American security consulting firms

Endgame provides a cyber operations platform supporting the detection, exploitation, and mitigation of cyber-threats. Endgame was started by executives from ISS (Internet Security Systems).

==History==

Endgame was started in 2008 by Chris Rouland and other executives who previously worked with the CIA and ISS. In October 2010 it saw an investment of 29 million USD, raised from Bessemer Ventures, Columbia Capital, Kleiner Perkins Caufield & Byers (KPCB), and TechOperators. The company offers commercial web-based malware detection services, defensive digital security intelligence and big data analysis software.

In February 2011, the company announced partnerships with Hewlett-Packard and IBM to use Endgame's IP Reputation Intelligence service within HP's TippingPoint Digital Vaccine service and IBM's managed services offerings. That same month emails sent to HBGary from Endgame were leaked which revealed that the company sold zero-day vulnerabilities. As of 2014 Endgame has moved away from zero-day exploitations to identifying and protecting consumers from potential cyber threats. Endgame now offers its services to companies within the financial services industry and consumer technology companies. Through its software the company collects information from data sources accessed by consumers, identifying potential security threats.

In December 2012, Endgame announced the appointment of Nathaniel Fick as Chief Executive Officer, replacing Chris Rouland. A former Marine and author of bestseller One Bullet Away, Fick was previously CEO of the Center for a New American Security, an independent and nonpartisan national security and defense policy research institution, and remains an operating partner at Bessemer Venture Partners.

In March 2013, Endgame closed a $23 million Series B equity financing with the stated purpose to fund growth in its existing federal customer base as well as expand into the commercial market. The round was led by new investor Paladin Capital Group, a multi-stage private equity firm, and included participation from existing investors Bessemer Venture Partners, Columbia Capital, Kleiner Perkins Caufield & Byers, and TechOperators.

Endgame initially became known for providing cyber intelligence to US agencies such as the National Security Agency but as of 2013 expanded to financial and commercial clients within the private sector, raising an additional $30 million in funding with investment from Edgemore Capital, Top Tier Capital Partners and Savano Capital Partners. Endgame offers defensive analytics of a company's network and servers for data exploits.

Endgame acquired Onyxware in 2014, a Florida-based mobile security technology company which provides applications for detecting third-party network threats. As of November 2014 Endgame claims approximately 100 employees.

On October 8, 2019, Elastic N.V. (NYSE: ESTC), the company behind Elasticsearch and the Elastic Stack, announced that it has completed the acquisition of Endgame.

==Leadership==

The Endgame Board of Directors is led by Christopher Darby, President and CEO of In-Q-Tel, an independent strategic investment firm supporting the missions of the intelligence community.
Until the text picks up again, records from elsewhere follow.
==> config.mk <==
export PLATFORM = sky130hd
export DESIGN_NAME = selective_repeat_sender_window_top
export DESIGN_NICKNAME = d
export VERILOG_FILES = /design/src/rtl/srsw_pkg.sv /design/src/rtl/srsw_alu.sv /design/src/rtl/srsw_engine.sv /design/src/rtl/selective_repeat_sender_window_top.sv
export SDC_FILE = /design/constraint.sdc
export NUM_CORES = 1
export LEC_CHECK = 0
export ABC_AREA = 1
export CORE_ASPECT_RATIO = 0.9
export CORE_MARGIN = 1
export CORE_UTILIZATION = 30
export CTS_CLUSTER_SIZE = 8
export DETAILED_ROUTE_END_ITERATION = 16
export DONT_BUFFER_PORTS = 1
export GPL_ROUTABILITY_DRIVEN = 0
export PLACE_DENSITY_LB_ADDON = 0.15
export REMOVE_ABC_BUFFERS = 1
export SLEW_MARGIN = 5
export SYNTH_ARGS = -nofsm -noshare
export SYNTH_HDL_FRONTEND = slang
export SYNTH_HIERARCHICAL = 1
export SYNTH_SLANG_ARGS = --single-unit
==> constraint.sdc <==
create_clock -name clk -period 10.5 [get_ports clk]
set_input_delay 0.525 -clock clk [delete_from_list [all_inputs] [get_ports clk]]
set_output_delay 0.525 -clock clk [all_outputs]
set_load 0.02 [all_outputs]
===== config.mk =====
export PLATFORM = sky130hd
export DESIGN_NAME = twtt_ram
export DESIGN_NICKNAME = d
export VERILOG_FILES = /design/src/rtl/core/twtt_ram.sv
export SDC_FILE = /design/constraint.sdc
export NUM_CORES = 1
export LEC_CHECK = 0
export BUFFER_PORTS_ARGS = -buffer_cell sky130_fd_sc_hd__buf_2
export CORE_ASPECT_RATIO = 2
export CORE_MARGIN = 2
export CORE_UTILIZATION = 40
export DETAILED_ROUTE_END_ITERATION = 8
export GPL_TIMING_DRIVEN = 0
export MAX_ROUTING_LAYER = met4
export PLACE_DENSITY = 0.56
export SLEW_MARGIN = 10
export SYNTH_ARGS = -nofsm -noshare
export SYNTH_HDL_FRONTEND = slang
export SYNTH_SLANG_ARGS = --single-unit

===== constraint.sdc =====
create_clock -name clk -period 2.1 [get_ports clk]
set_clock_uncertainty 0.1 [all_clocks]
set_input_delay 0.105 -clock clk [delete_from_list [all_inputs] [get_ports clk]]
set_output_delay 0.105 -clock clk [all_outputs]
set_load 0.01 [all_outputs]

===== src/rtl/core/twtt_ram.sv =====
// Generic single-clock RAM with one write port and one registered read port.
module twtt_ram #(
  parameter int WIDTH = 8,
  parameter int DEPTH = 16
) (
  input  logic                     clk,
  input  logic                     we,
  input  logic [$clog2(DEPTH)-1:0] waddr,
  input  logic [WIDTH-1:0]         wdata,
  input  logic [$clog2(DEPTH)-1:0] raddr,
  output logic [WIDTH-1:0]         rdata
);

  logic [WIDTH-1:0] mem [DEPTH];

  always_ff @(posedge clk) begin
    if (we) begin
      mem[waddr] <= wdata;
    end
    rdata <= mem[raddr];
  end

endmodule


==> results, run 1 <==
- Wires add up to 10.4 mm.
- The cell leakage power is 0.00203 uW.
- The average cell area after synthesis is 22.5 um^2.
- The number of filler instances in the final layout is 1042.
- The total global routing track utilization is 16.6%.
- The DRC violation count after routing is 0.
- Synthesis inferred 136 register bits.
- The slew of the pin with the lowest slew margin is 855 ps.
- The count of placed standard cells including taps is 403.
- In this run the core area contains 58 standard-cell rows.
- Detailed placement ended at an HPWL of 6.80 mm.
- The arrival time of the worst setup path is 1750 ps.
- The flow ran to the end, and the final reports show no timing, DRC or antenna violations.
- The latest clock arrival within the worst-skew pair is 420 ps.
- The first global-routing pass estimated 15.2 mm of wire.
- Counting instances, the worst hold path has a depth of 1.
- The number of global-route vias before repair is 2419.
- The utilization after layout is 48.4%.
- The number of antenna diodes in the final layout is 0.
- Final hold analysis gives a worst-case slack of 2.98 ps.
- The final weighted congestion in routability-driven placement is 0.846.
- The floorplan step defined a core boundary enclosing 12600 um^2.
- The initial utilization of the core area, before any placement, comes to 41.0%.
- The die footprint is 13800 um^2.
- The synthesized netlist contains 19 unique library cells.
- The sequential area share after synthesis is 77.8%.
- After the flow finishes, the layout carries non-filler instances totaling 437.
- The number of iterations in the first detailed-routing pass is 4.
- In this run the power density over the cells is 1040 nW/um^2.
- The clock-pin slew reported for the worst setup and hold paths after clock tree synthesis is 60 ps.
- For flop-to-flop paths, the worst setup slack is 540 ps.
- The final-report max-slew violation count came to 0.
- STA classifies the critical path startpoint as a register.
- The layout overhead on the synthesized area is 18.1%.
- The root buffer cell is clkbuf_16.
- The worst register-to-register path ends at rdata[2]$_DFF_P_.
- The overflow left after global routing is 0.
- The worst-case IR drop observed on VDD is 0.569 mV.
- The library cell used most frequently in the layout, excluding fill and tap cells, is edfxtp_1.
- On the worst path, the slowest cell contributes a delay of 570 ps.
- Entering global routing, the biggest net connects 17 pins.
- The Yosys step of the flow raised 0 warnings.
- After layout, the minimum clock period comes to 1560 ps.
- The number of buffers inserted by port buffering is 24.
- Power comes to 6300 uW.
- The final route contains 2371 vias.
- Of the cells placed in the final design, the portion with a size suffix greater than 1 is 29.6%.
- The startpoint of the tightest hold check path is wdata[0].
- The initial antenna violation count was 0.
- The largest fanout on the critical path is 1.
- The final layout contains 292 nets.
- The routed length per placed instance is 23.8 um.
- For the worst setup path, the data required time is 2290 ps.
- The count of mapped cells out of synthesis is 229.
- The source of the worst register-to-register timing path is mem[1][2]$_DFFE_PP_.
- The chip width is 84.2 um.
- Across the run, the number of max-cap violations was 0.
- The mapped netlist covers 5150 um^2.
- The critical path goes through mux4_1 -> a22oi_1 -> nand2_1.
- The post-synthesis net count is 247.
- The class of the most critical setup path is reg -> reg.
- The boundary pin count is 26.
- The number of clock buffers inserted by TritonCTS is 17.
- The worst setup path is captured at a register.
- CTS built an H-tree with a depth of 4.
- The detail-routed via count per cell is 5.43.
- For this block, the initial DRC count from the detailed router was 153.
- The worst hold path terminates at mem[2][0]$_DFFE_PP_.
- Setup repair after global routing left no endpoint under its margin.
- The final number of hold-violating endpoints is 0.
- The worst-case reg-to-reg path depth is 3.
- Of the available clock period, the critical path in the final layout requires 74.1%.
- The clock passes through at most 2 buffers.
- The worst hold path belongs to the class in -> reg.
- The maximum frequency from static timing analysis is 0.642 GHz.
- The floorplan step set the die height to 164 um.
- The TritonCTS clock tree is yes.
- After clock tree synthesis, the repair step resized 0 gates.
- Hold repair after CTS inserted 2 buffers.
- Once the clock tree was built, the setup fixing pass inserted 0 buffers.
- In this run the remaining antenna-violating nets after routing total 0.
- Setup violations remaining at the end of the flow were counted as 0.
- In this run the tightest slew margin relative to its limit is 42.8%.
- The cell type of the slowest stage on the worst timing path is mux4_1.
- Leaving out fill and tap cells, the most frequent cells in the layout are 128 x edfxtp_1, 27 x buf_2, 18 x mux4_2, 17 x clkbuf_16, 16 x a22oi_1.
- The number of clock sinks is 136.
## metrics by stage
step | setup slack, ps | area [um^2] | setup TNS, ps
detailed placement | 106 | 5480 | 0
finish | 543 | 6080 | 0
global placement | -220 | 5460 | -1750
CTS | 543 | 6080 | 0
floorplan | 402 | 5150 | 0
global route | 525 | 6080 | 0
## sequential cells by signal (all words and copies together) (netlist names)
signal / flops
rdata: 8
mem: 128
## metal layers
layer	wire, um	up-vias	share of wire [%]	GRT usage (%)
met5	0	-	0	-
met4	241	0	2.3	7.26
met3	360	17	3.5	4.00
met2	5840	55	56	29.2
met1	3970	1233	38	17.7
li1	-	1066	-	-
## worst max-delay path by stage
stage               slack [ps]             endpoint                start  cells after the start
global placement          -220  mem[0][2]$_DFFE_PP_             waddr[2]                      3
detailed placement         110  mem[2][1]$_DFFE_PP_             waddr[2]                      3
floorplan                  400  mem[0][0]$_DFFE_PP_             waddr[2]                      2
global route               530     rdata[0]$_DFF_P_  mem[3][0]$_DFFE_PP_                      3
CTS                        540  mem[2][1]$_DFFE_PP_             waddr[2]                      3
finish                     540     rdata[2]$_DFF_P_  mem[1][2]$_DFFE_PP_                      3
## area by class of cell
| class | count | area, um^2 | share of cell area (%) |
|---|---|---|---|
| Tap cell | 150 | 188 | 3.09 |
| Multi-Input combinational cell | 83 | 1080 | 17.7 |
| Buffer | 10 | 86.3 | 1.42 |
| Timing Repair Buffer | 26 | 140 | 2.30 |
| Clock inverter | 14 | 156 | 2.57 |
| Clock buffer | 18 | 429 | 7.06 |
| Sequential cell | 136 | 4000 | 65.8 |
## worst max-delay path: cells and delay by family (launching register included)
family	cells	cell delay (ps)
mux	1	570
flops	1	340
compound gates	1	320
simple gates	1	100
## logic make-up after synthesis
logic type | share of synthesized area, %
AND/OR/NAND/NOR | 3.18
AO/OA/AOI/OAI | 2.33
multiplexers | 15.0
buffers and inverters | 1.68
flip-flops | 77.8
## power by group
part | switching, uW | leakage [uW] | internal, uW | total [uW]
clock network | 1100 | 0.000279 | 1850 | 2950
logic | 180 | 0.000528 | 124 | 304
registers | 12.6 | 0.00122 | 3040 | 3050
## Yosys cell counts, drive strengths merged
cell type	number	share of area, %
edfxtp	128	75
mux4	32	15
a22oi	16	2.3
nor2	13	0.95
nand2	9	0.66
dfxtp	8	3.1
buf	7	1.1
nor3	4	0.39
clkdlybuf4s25	3	0.58
nand2b	2	0.24
nand3b	2	0.29
and2	1	0.12
and2b	1	0.15
nand3	1	0.097
nor2b	1	0.12
or3b	1	0.17
Note: power is estimated with default switching activity, not from simulation.
==> inputs of run 2 (changes only) <==
==> constraint.sdc (replaced) <==
create_clock -name clk -period 1.61 [get_ports clk]
set_clock_uncertainty 0.1 [all_clocks]
set_input_delay 0.0805 -clock clk [delete_from_list [all_inputs] [get_ports clk]]
set_output_delay 0.0805 -clock clk [all_outputs]
set_load 0.01 [all_outputs]
==> run 2 against run 1 <==
Utilization increased by 0.63 points. Cell area increased by 1.3%. Via count increased by 1.6%. Critical path depth unchanged. Sequential cell count unchanged. Register-to-register slack got worse by 500 ps. Highest routed layer unchanged.
==> results, run 2 (synthesized netlist as in run 1, its figures left out) <==
- The run finished with clean final reports.
- For flop-to-flop paths, the worst setup slack is 40 ps.
- The die covers 13800 um^2.
- The chip height is 164 um.
- VDD sags by at most 0.733 mV.
- The placeable core region is 12600 um^2.
- Setup repair after global routing left no endpoint under its margin.
- STA classifies the critical path startpoint as a register.
- The number of stages on the worst setup path is 3.
- At the end of routability-driven placement, the weighted congestion stood at 0.823.
- The register with the most flip-flops in the layout has 128 of them.
- The sort of element at the end of the critical path is a register.
- The commonest non-fill, non-tap cell in the layout is edfxtp_1.
- The top cell types in the final layout, fill and taps aside, are 128 x edfxtp_1, 27 x buf_2, 18 x mux4_2, 17 x clkbuf_16, 16 x a22oi_1.
- For the finished layout, the period the worst path requires is 1570 ps.
- In the final layout, the registers with the most flip-flops are mem (128), rdata (8).
- The floorplan has 58 rows.
- Summed over all layers, the global routing overflow is 0.
- The startpoint identified for the worst register-to-register timing path is mem[1][1]$_DFFE_PP_.
- From left edge to right edge, the die measures 84.2 um.
- The initial antenna violation count was 0.
- The final number of hold-violating endpoints is 0.
- The endpoint identified for the worst register-to-register timing path is rdata[1]$_DFF_P_.
- The utilization after layout is 49.1%.
- The worst register-to-register path has a depth of 3.
- After legalization and detailed placement, the total HPWL measured 6.87 mm.
- The starting density of the core is 41.0%.
- The first global-routing pass estimated 15.5 mm of wire.
- The number of filler instances in the final layout is 1045.
- The critical path goes through mux4_1 -> a22oi_1 -> nand2_1.
- The number of global-route vias before repair is 2575.
- Input and output buffers added on the ports amount to 24.
- At the end of the flow, the number of nets in the layout was 298.
- The startpoint of the tightest hold check path is waddr[1].
- Wires add up to 10.3 mm.
- The number of clock buffers inserted by TritonCTS is 17.
- The worst hold path passes through 2 cells.
- The count of antenna-violating nets left after detailed routing is 0.
- Dividing the detail-routed wire length by the instance count gives 23.2 um.
- The TritonCTS clock tree is yes.
- The class of the most critical setup path is reg -> reg.
- The violation count after the first detailed-route iteration is 171.
- The share of the clock period used by the worst path after layout is 97.4%.
- From synthesis to final layout, the design area changed by 19.7%.
- For the worst setup path, the data required time is 1800 ps.
- Post-CTS repair changed the size of 0 cells.
- Entering global routing, the biggest net connects 17 pins.
- Counting along the longest clock path gives a buffer depth of 2.
- The combined buffer and inverter count along the critical path is 0.
- The remaining max-slew budget at the tightest pin is 43.4%.
- The met2 layer wire length in the routed design is 5.81 mm.
- For this block, wires on met1 add up to 3.76 mm.
- The capture point of the worst path is rdata[1]$_DFF_P_.
- Among all stages on the critical path, the largest delay is contributed by mux4_1.
- The class of the worst hold path is in -> reg.
- The share of post-route cells with drive strength above 1 is 29.7%.
- In the routed design, unresolved DRC markers number 0.
- The launching element of the worst setup path is mem[1][1]$_DFFE_PP_.
- The final-report max-slew violation count came to 0.
- For the worst-skew pair, the clock arrives at the later sink with an insertion delay of 410 ps.
- The level count of the clock H-tree is 4.
- The root buffer cell is clkbuf_16.
- The maximum frequency from static timing analysis is 0.638 GHz.
- For the pin with the worst max-slew slack, the measured transition is 847 ps.
- On the worst path, the slowest cell contributes a delay of 580 ps.
- The boundary pin count is 26.
- The detail-routed via count per cell is 5.44.
- The amount of wire on met3 after detailed routing is 455 um.
- The diode insertion count for antenna repair is 0.
- The clock-pin slew reported for the worst setup and hold paths after clock tree synthesis is 60 ps.
- Summed over all cells, the static leakage comes to 0.00205 uW.
- Max-cap violations in this run came to 0.
- The buffer count from post-CTS setup fixing is 0.
- The register name with the most flops is mem.
- For this run, the total global-route usage over all layers was measured as 16.7%.
- Signal routing reaches up to met4.
- The arrival time of the worst setup path is 1760 ps.
- Grouping stages by cell kind, the critical path spends the most delay in multiplexers.
- The number of clock sinks is 136.
- After routing, the total negative slack on setup checks comes to 0 ps.
- For this run, the detailed router's first-pass iteration total came to 4.
- The vias after detailed routing is 2410.
- Setup violations remaining at the end of the flow were counted as 0.
- Power spread over the standard cell area amounts to 1350 nW/um^2.
- In this run the worst path has a maximum fanout of 1.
Endgame announced in March 2013 that Kenneth Minihan, former Director of the National Security Agency and Managing Director at Paladin, had also joined its board of directors. In April 2014 James N. Miller, former Under Secretary of Defense for Policy was appointed to its board of advisers. Niloofar Howe was appointed the chief strategy officer and Jamie Butler serves as its chief scientist. Jon Brody is the senior vice president of marketing and Jim Tosh is the vice president of engineering.